What is needed
Write out each line exactly, starting with the one containing "export PLACE_DENSITY = 0.92" and stopping after the last line of the listing below.

___ Material supplied ___

===== config.mk =====
export PLATFORM = sky130hd
export DESIGN_NAME = exc_vector_unit
export DESIGN_NICKNAME = d
export VERILOG_FILES = /design/src/rtl/exc_vec_pkg.sv /design/src/rtl/exc_irq_vector.sv /design/src/rtl/exc_offset_sel.sv /design/src/rtl/exc_vector_unit.sv
export SDC_FILE = /design/constraint.sdc
export NUM_CORES = 1
export LEC_CHECK = 0
export CORE_ASPECT_RATIO = 0.7
export CORE_UTILIZATION = 65
export DETAILED_ROUTE_END_ITERATION = 6
export DONT_BUFFER_PORTS = 1
export PLACE_DENSITY = 0.92
export SLEW_MARGIN = 20
export SYNTH_ARGS = -nofsm -noshare
export SYNTH_HDL_FRONTEND = slang
export SYNTH_SLANG_ARGS = --single-unit
export TNS_END_PERCENT = 5

===== constraint.sdc =====
create_clock -name clk -period 2.71 [get_ports clk]
set_input_delay 0.1355 -clock clk [delete_from_list [all_inputs] [get_ports clk]]
set_output_delay 0.1355 -clock clk [all_outputs]
set_load 0.1 [all_outputs]
===== config.mk =====
export PLATFORM = sky130hd
export DESIGN_NAME = addr_window_decoder
export DESIGN_NICKNAME = d
export VERILOG_FILES = /design/src/rtl/awd_pkg.sv /design/src/rtl/awd_regfile.sv /design/src/rtl/awd_win_match.sv /design/src/rtl/awd_prio_pick.sv /design/src/rtl/addr_window_decoder.sv
export SDC_FILE = /design/constraint.sdc
export NUM_CORES = 2
export LEC_CHECK = 0
export CAP_MARGIN = 20
export CORE_ASPECT_RATIO = 1.4
export CORE_MARGIN = 3
export CORE_UTILIZATION = 48
export DETAILED_ROUTE_END_ITERATION = 6
export MAX_ROUTING_LAYER = met4
export PLACE_DENSITY_LB_ADDON = 0.15
export RECOVER_POWER = 100
export SYNTH_ARGS = -nofsm -noshare
export SYNTH_HDL_FRONTEND = slang
export SYNTH_HIERARCHICAL = 1
export SYNTH_SLANG_ARGS = --single-unit

===== constraint.sdc =====
create_clock -name clk -period 10.2 [get_ports clk]
set_input_delay 1.02 -clock clk [delete_from_list [all_inputs] [get_ports clk]]
set_output_delay 1.02 -clock clk [all_outputs]
set_load 0.01 [all_outputs]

___

Answer to the exercise
export PLACE_DENSITY = 0.92
export SLEW_MARGIN = 20
export SYNTH_ARGS = -nofsm -noshare
export SYNTH_HDL_FRONTEND = slang
export SYNTH_SLANG_ARGS = --single-unit
export TNS_END_PERCENT = 5

===== constraint.sdc =====
create_clock -name clk -period 2.71 [get_ports clk]
set_input_delay 0.1355 -clock clk [delete_from_list [all_inputs] [get_ports clk]]
set_output_delay 0.1355 -clock clk [all_outputs]
set_load 0.1 [all_outputs]
===== config.mk =====
export PLATFORM = sky130hd
export DESIGN_NAME = addr_window_decoder
export DESIGN_NICKNAME = d
export VERILOG_FILES = /design/src/rtl/awd_pkg.sv /design/src/rtl/awd_regfile.sv /design/src/rtl/awd_win_match.sv /design/src/rtl/awd_prio_pick.sv /design/src/rtl/addr_window_decoder.sv
export SDC_FILE = /design/constraint.sdc
export NUM_CORES = 2
export LEC_CHECK = 0
export CAP_MARGIN = 20
export CORE_ASPECT_RATIO = 1.4
export CORE_MARGIN = 3
export CORE_UTILIZATION = 48
export DETAILED_ROUTE_END_ITERATION = 6
export MAX_ROUTING_LAYER = met4
export PLACE_DENSITY_LB_ADDON = 0.15
export RECOVER_POWER = 100
export SYNTH_ARGS = -nofsm -noshare
export SYNTH_HDL_FRONTEND = slang
export SYNTH_HIERARCHICAL = 1
export SYNTH_SLANG_ARGS = --single-unit

===== constraint.sdc =====
create_clock -name clk -period 10.2 [get_ports clk]
set_input_delay 1.02 -clock clk [delete_from_list [all_inputs] [get_ports clk]]
set_output_delay 1.02 -clock clk [all_outputs]
set_load 0.01 [all_outputs]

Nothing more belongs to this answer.